Die Lebenserwartung eines Neugeborenen wird berechnet als die durchschnittliche Zahl der Jahre, die es leben würde, wenn die für dieses Kalenderjahr geltenden Sterbeziffern unverändert blieben. Dabei ist schon der Geburtsmonat relevant: Auf der Nordhalbkugel leben im Herbst geborene Kinder ein halbes Jahr länger als Frühlings-Kinder, auf der Südhalbkugel verhält es sich genau umgekehrt. Damit haben offenbar die Ernährung oder das Klima in der frühesten Säuglingszeit einen Einfluß, der über das ganze Leben anhält.

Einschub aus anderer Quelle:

`config.mk`:
```
export PLATFORM = sky130hd
export DESIGN_NAME = color_lane
export DESIGN_NICKNAME = d
export VERILOG_FILES = /design/src/source/color_pkg.sv /design/src/source/color_lane.sv /design/src/source/color_fifo.sv
export VERILOG_INCLUDE_DIRS = /design/src /design/src/source
export SDC_FILE = /design/constraint.sdc
export NUM_CORES = 2
export LEC_CHECK = 0
export ABC_AREA = 1
export BUFFER_PORTS_ARGS = -buffer_cell sky130_fd_sc_hd__buf_2
export CORE_MARGIN = 8
export CORE_UTILIZATION = 34
export CTS_CLUSTER_SIZE = 25
export DETAILED_ROUTE_END_ITERATION = 8
export HOLD_SLACK_MARGIN = 0.02
export SYNTH_ARGS = -nofsm -noshare
export SYNTH_HDL_FRONTEND = slang
export SYNTH_SLANG_ARGS = --single-unit
```
`constraint.sdc`:
```
create_clock -name clk -period 7.63 [get_ports clk]
set_input_delay 1.1445 -clock clk [delete_from_list [all_inputs] [get_ports clk]]
set_output_delay 1.1445 -clock clk [all_outputs]
set_load 0.03 [all_outputs]
```
`src/source/color_settings.svh`:
```
`ifndef COLOR_SETTINGS_SVH
`define COLOR_SETTINGS_SVH

// lane count must stay a power of two
`define COLOR_NUM_LANES   4
`define COLOR_LANE_BITS   2
`define COLOR_LANE_DEPTH  16

`define COLOR_VID_W       6
`define COLOR_DEG_W       8
`define COLOR_COLOR_W     6   // 0..32
`define COLOR_MAP_W       32
`define COLOR_FIFO_DEPTH  4

`define COLOR_APB_AW      8
`define COLOR_REG_CTRL    'h0
`define COLOR_REG_TASKS   'h4
`define COLOR_REG_DONE    'h8
`define COLOR_REG_BAD     'hC

`endif
```
`src/source/color_pkg.sv`:
```
`default_nettype none

`include "color_settings.svh"

package color_pkg;

   // code 2'b11 is not a task
   typedef enum logic [1:0] {
      set_degree     = 2'd0,
      receive_degree = 2'd1,
      receive_color  = 2'd2
   } task_kind_t;

   // 28 bits
   typedef struct packed {
      task_kind_t                kind;
      logic [`COLOR_VID_W-1:0]   vid;    // locale
      logic [`COLOR_VID_W-1:0]   nid;    // sending neighbor
      logic [`COLOR_DEG_W-1:0]   deg;    // own degree on set_degree
      logic [`COLOR_COLOR_W-1:0] color;
   } color_task_t;

   // 12 bits
   typedef struct packed {
      logic [`COLOR_VID_W-1:0]   vid;
      logic [`COLOR_COLOR_W-1:0] color;
   } color_result_t;

   // 57 bits, one per vertex
   typedef struct packed {
      logic [`COLOR_DEG_W-1:0] degree;
      logic [`COLOR_DEG_W-1:0] pend_deg;  // neighbor degrees still to come
      logic [`COLOR_DEG_W-1:0] pend_col;  // outranking colors still to come
      logic [`COLOR_MAP_W-1:0] bitmap;    // colors taken by neighbors
      logic                    colored;
   } vertex_rec_t;

endpackage

`default_nettype wire

```
`src/source/color_lane.sv`:
```
`timescale 1ns/1ps
`default_nettype none

`include "color_settings.svh"

module color_lane import color_pkg::*; (
   input  wire logic          clk,
   input  wire logic          rstn,
   input  wire logic          in_valid,
   output logic               in_ready,
   input  wire color_task_t   in_data,
   output logic               res_valid,
   input  wire logic          res_ready,
   output color_result_t      res_data
);
   localparam int idx_w = `COLOR_VID_W - `COLOR_LANE_BITS;

   color_task_t               hd;
   logic                      hd_valid;
   logic                      push_ready;
   logic                      apply;
   logic                      outranks;
   logic                      finish;
   logic [idx_w-1:0]          idx;
   vertex_rec_t               recs [`COLOR_LANE_DEPTH];
   vertex_rec_t               rec;
   vertex_rec_t               upd;
   vertex_rec_t               wr;
   logic [`COLOR_COLOR_W-1:0] pick;
   color_result_t             res_in;

   // lowest free color, 32 when every bit is taken
   function automatic logic [`COLOR_COLOR_W-1:0] lowest_clear(
      input logic [`COLOR_MAP_W-1:0] map
   );
      logic [`COLOR_COLOR_W-1:0] c;
      c = `COLOR_COLOR_W'(`COLOR_MAP_W);
      for (int i = `COLOR_MAP_W - 1; i >= 0; i--) begin
         if (!map[i]) c = `COLOR_COLOR_W'(i);
      end
      return c;
   endfunction

   color_fifo #(
      .payload_t (color_task_t),
      .depth     (`COLOR_FIFO_DEPTH)
   ) u_task_fifo (
      .clk       (clk),
      .rstn      (rstn),
      .in_valid  (in_valid),
      .in_ready  (in_ready),
      .in_data   (in_data),
      .out_valid (hd_valid),
      .out_ready (apply),
      .out_data  (hd)
   );

   assign idx   = hd.vid[`COLOR_VID_W-1:`COLOR_LANE_BITS];
   assign rec   = recs[idx];
   assign apply = hd_valid && push_ready;   // hold head while results are full

   // higher degree wins, lower id breaks a tie
   assign outranks = (hd.deg > rec.degree) ||
                     ((hd.deg == rec.degree) && (hd.nid < hd.vid));

   always_comb begin
      upd = rec;
      case (hd.kind)
         set_degree: begin
            upd          = '0;
            upd.degree   = hd.deg;
            upd.pend_deg = hd.deg;
         end
         receive_degree: begin
            upd.pend_deg = rec.pend_deg - 1'b1;
            if (outranks) upd.pend_col = rec.pend_col + 1'b1;
         end
         receive_color: begin
            if (outranks) begin
               upd.pend_col = rec.pend_col - 1'b1;
               upd.bitmap   = rec.bitmap | (`COLOR_MAP_W'(1) << hd.color);
            end
         end
         default: ;
      endcase
   end

   assign finish = apply && (upd.pend_deg == '0) && (upd.pend_col == '0) && !upd.colored;
   assign pick   = lowest_clear(upd.bitmap);

   always_comb begin
      wr = upd;
      if (finish) wr.colored = 1'b1;
   end

   always_ff @(posedge clk) begin
      if (!rstn) begin
         for (int i = 0; i < `COLOR_LANE_DEPTH; i++) recs[i] <= '0;
      end else if (apply) begin
         recs[idx] <= wr;
      end
   end

   assign res_in.vid   = hd.vid;
   assign res_in.color = pick;

   color_fifo #(
      .payload_t (color_result_t),
      .depth     (`COLOR_FIFO_DEPTH)
   ) u_res_fifo (
      .clk       (clk),
      .rstn      (rstn),
      .in_valid  (finish),
      .in_ready  (push_ready),
      .in_data   (res_in),
      .out_valid (res_valid),
      .out_ready (res_ready),
      .out_data  (res_data)
   );

endmodule

`default_nettype wire

```
`src/source/color_fifo.sv`:
```
`timescale 1ns/1ps
`default_nettype none

module color_fifo #(
   parameter type payload_t = logic [7:0],
   parameter int  depth     = 4
) (
   input  wire logic     clk,
   input  wire logic     rstn,
   input  wire logic     in_valid,
   output logic          in_ready,
   input  wire payload_t in_data,
   output logic          out_valid,
   input  wire logic     out_ready,
   output payload_t      out_data
);
   localparam int ptr_w = (depth > 1) ? $clog2(depth) : 1;
   localparam int cnt_w = $clog2(depth + 1);

   payload_t         mem [depth];
   logic [ptr_w-1:0] wr_ptr;
   logic [ptr_w-1:0] rd_ptr;
   logic [cnt_w-1:0] count;
   logic             push;
   logic             pop;

   assign in_ready  = (count != cnt_w'(depth));
   assign out_valid = (count != '0);
   assign out_data  = mem[rd_ptr];
   assign push      = in_valid && in_ready;
   assign pop       = out_valid && out_ready;

   always_ff @(posedge clk) begin
      if (push) mem[wr_ptr] <= in_data;
   end

   always_ff @(posedge clk) begin
      if (!rstn) begin
         wr_ptr <= '0;
         rd_ptr <= '0;
         count  <= '0;
      end else begin
         if (push) wr_ptr <= (wr_ptr == ptr_w'(depth - 1)) ? '0 : wr_ptr + 1'b1;
         if (pop)  rd_ptr <= (rd_ptr == ptr_w'(depth - 1)) ? '0 : rd_ptr + 1'b1;
         if (push && !pop)      count <= count + 1'b1;
         else if (pop && !push) count <= count - 1'b1;
      end
   end

endmodule

`default_nettype wire

```
==> results.md <==
* Routed wire per std cell at 24.6 um
* Relative slew slack at 21.9%
* Register bit total from synthesis at 1090
* Setup Viol. Count Final at 0
* Worst path slowest cell: o21bai_2
* Vias in the first global route at 31663
* Worst path max stage delay at 0.39 ns
* Placed cells at 5705
* Wl on met1 at 58000 um
* CTS tree: built
* CTS Buf Count at 110
* Post-CTS Hold Fix Bufs at 0
* # fillers at 13114
* Hold crit path type: register to register
* Final worst-path cycle share at 92.1%
* Total Routing Usage GR at 18.5%
* Reg clk slew, reported paths at 0.06 ns
* Initial Util at 34.2%
* CP most frequent cell: nand2_1
* CP Data Arrival Time at 7.64 ns
* Largest net degree at the start of global routing at 127
* Leak pwr at 18.5 nW
* Worst r2r path cells at 40
* Syn_nets at 4125
* Hold-critical path depth at 2
* I/O Buffers at 45
* Syn Area/Cell at 11.6 sq um
* Crit. End Element: register
* Commonest non-fill, non-tap cell in the layout: edfxtp_1
* P per Cell Area at 424 nW/um^2
* Via count at 32723
* Setup_tns at 0 ns
* Worst Path Required at 8.24 ns
* Met2 WL at 69100 um
* Top Family by Delay on Critical Path: simple AND/OR/NAND/NOR gates
* Final ANT Viol Nets at 0
* Clk_lat worst skew at 0.71 ns
* I/O pins at 46
* RSZ-0062 raised after global routing: false
* Placed cell area at 49000 sq um
* Synth Flop Type: edfxtp_1
* Fin. Hold Viols at 0
* Number of cell rows at 136
* Drc violations at 0
* Critical path class: register to register
* IR drop worst, VDD at 0.288 mV
* Post-Synthesis Cells at 4063
* Met3 WL at 12700 um
* Placer Congestion at 0.884
* Design area at 52600 sq um
* CTS Root Buffer Type: clkbuf_16
* Startpoint Class: register
* Die height at 388 um
* Worst Max-Slew Pin Slew at 1.17 ns
* Ys async rst share at 0%
* Core area at 137000 sq um
* Initial antenna violation count at 0
* Area Growth Syn to Fin at 11.7%
* First-pass iteration count of the detailed router at 6
* Setup Skew at 0.0398 ns
* Finished Layout Cells at 5911
* Layout Nets at 4085
* Top layer in use: met4
* Post-synth EDFFs at 1072
* Synthesized area at 47000 sq um
* Post-DP HPWL at 77900 um
* Die Area at 151000 sq um
* Min Clock Period, post-route at 7.02 ns
* Commonest non-fill, non-tap cells in the layout: edfxtp_1 (1072), nor2_1 (991), nand2_1 (524), a22oi_1 (354), a21oi_1 (161)
* H-tree levels at 3
* DR iter-0 viols at 3811
* Total power at 0.0223 W
* Max Clk Rate at 0.142 GHz
* Status: completed
* Antenna diodes at 0
* Slew Viols, Final at 0
* Synth unique cells at 66
* Via density at 5.54
* First-pass GRT wire length at 212000 um
* GRT overflow at 0
* Maxcap violations at 0
* Setup slack, reg-to-reg at 0.61 ns
* CP Buf/Inv Count at 10
* Clock sink count at 1090
* Post-Route WL at 145000 um
* Critical path depth at 40
* Max clock buf depth at 3
* Register area share after synthesis at 69.2%
* Ys Warns at 0
* Crit-path max FO at 33
* Layout cells sized above 1 at 9.93%
* Die span in x at 388 um
[cell type report]
type	count	area (sq um)	area share (%)
well taps	1794	2240	4.27
repair buffers	138	961	1.83
clock inverters	82	647	1.23
clock buffers	124	2850	5.42
inverters	176	697	1.33
multi-input cells	2507	12600	24.0
flip-flops and latches	1090	32600	61.9
[routing by layer]
layer	up-vias	track usage (%)
met2	1741	31.1
met3	323	2.73
met5	-	0
met1	16287	24.2
li1	14372	-
met4	0	6.89
[cell usage after synthesis, types with 7 or more instances]
| library cell | n | area share, % |
|---|---|---|
| a21oi_1 | 161 | 1.7 |
| a22oi_1 | 354 | 5.6 |
| buf_1 | 12 | 0.096 |
| buf_2 | 52 | 0.55 |
| buf_4 | 33 | 0.53 |
| buf_6 | 17 | 0.41 |
| clkbuf_1 | 176 | 1.4 |
| clkinv_1 | 7 | 0.056 |
| dfxtp_1 | 18 | 0.77 |
| edfxtp_1 | 1072 | 68 |
| ha_1 | 28 | 0.74 |
| inv_1 | 134 | 1.1 |
| inv_2 | 32 | 0.26 |
| nand2_1 | 541 | 4.3 |
| nand3_1 | 57 | 0.61 |
| nand4_1 | 18 | 0.24 |
| nor2_1 | 996 | 7.9 |
| nor3_1 | 8 | 0.085 |
| nor4_1 | 28 | 0.37 |
| o21a_1 | 8 | 0.13 |
| o21ai_0 | 108 | 1.1 |
| o21ai_1 | 7 | 0.074 |
| o22ai_1 | 99 | 1.3 |
[stage by stage]
| stage | setup slack (ns) | hold WS [ns] | utilization [%] |
|---|---|---|---|
| after floorplan | 1.37 | 0.459 | - |
| after global placement | 0.459 | 0.484 | 35.7 |
| after detailed placement | 0.382 | 0.481 | 35.7 |
| after CTS | 0.303 | 0.492 | 38.2 |
| after global routing | 0.0282 | 0.536 | 38.2 |
| final | 0.605 | 0.490 | 38.2 |
[sequential cells by signal, summed over array words and instances (netlist names), named ones only]
register / flops
u_task_fifo.count: 3
u_res_fifo.mem: 48
u_task_fifo.rd_ptr: 2
u_task_fifo.wr_ptr: 2
u_res_fifo.wr_ptr: 2
u_task_fifo.mem: 112
u_res_fifo.count: 3
u_res_fifo.rd_ptr: 2
recs: 912
[report_power, final]
part	total [W]	switching, W	internal, W
Clock	0.00530	0.00237	0.00293
Combinational	0.00951	0.00738	0.00213
Sequential	0.00749	0.000191	0.00730
[kinds of logic after synthesis]
kind of cell,synth area share [%]
flops,69.2
simple gates,14.6
xor+xnor,0.112
buf+inv,4.40
fa+ha+maj,0.830
compound gates,10.9
[tightest hold or removal path: cells and delay by family, from the launching register on]
family | cells | cell delay (ns)
DFF | 1 | 0.31
buffers and inverters | 1 | 0.07
AOI/OAI and AO/OA | 1 | 0.06
[worst paths after layout]
path                                                        from                          endpoint
worst min register to register  u_res_fifo.count[2]$_SDFFE_PN0P_  u_res_fifo.count[2]$_SDFFE_PN0P_
worst min-delay path            u_res_fifo.count[2]$_SDFFE_PN0P_  u_res_fifo.count[2]$_SDFFE_PN0P_
worst max register to register                          register  u_res_fifo.count[2]$_SDFFE_PN0P_
worst max-delay path                                    register  u_res_fifo.count[2]$_SDFFE_PN0P_
[what timing repair did]
item / CTS / global route
buffers inserted: 0 / 0
resized for setup: 0 / 11
endpoints found under the setup margin: 0 / 10
Power figures use the tool's default switching activity.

Selbst mit 90 kann man noch die Lebenserwartung steigern

Dagegen verkürzt eine spätere Periode des Nahrungsmangels die Lebensspanne nicht, wie eine Analyse der Hungersnot von 1866 bis 1868 belegt. Allgemein gilt dennoch für die Lebenserwartung: Für eine Änderung ist es nie zu spät, selbst noch für einen 90jährigen kann sich ein Zusammenspiel mehrerer Variablen positiv oder negativ auswirken, darunter Bildung, Einkommen, Ernährung, medizinische Versorgung, Hygiene und Gesundheitsverhalten.

So lag dem Anstieg der Lebenserwartung in der ersten Hälfte des 20. Jahrhunderts ein Rückgang hauptsächlich der Kindersterblichkeit zugrunde, nach 1950 dagegen hatten die verbesserten Überlebenschancen der Menschen über 65 Jahre den größten Einfluß. Ebenso bedingte in der DDR vor allem die erhöhte Sterberate älterer Menschen die im Vergleich zum Westen Deutschlands verringerte Lebensspanne. Die Sterberaten bei Kindern und Jugendlichen waren in beiden Gebieten etwa gleich. Als nach 1989 die westdeutsche Rentenpolitik auf die ehemalige DDR ausgedehnt wurde, verfügten die Senioren dort über Geld für vitaminreiches Essen und kamen in den Genuß von guten Medikamenten, Altersheimen und Krankenhäusern. Die Folge: die Lebenserwartung im Osten nahm nach der Vereinigung sprunghaft zu. Freilich leben die Menschen nicht nur länger, sondern sie bleiben auch länger gesund. Seit wenigen Jahrzehnten haben die meisten Individuen eine gute Chance mitzuerleben, wie ihre Kinder heiraten und ihre Enkel aufwachsen.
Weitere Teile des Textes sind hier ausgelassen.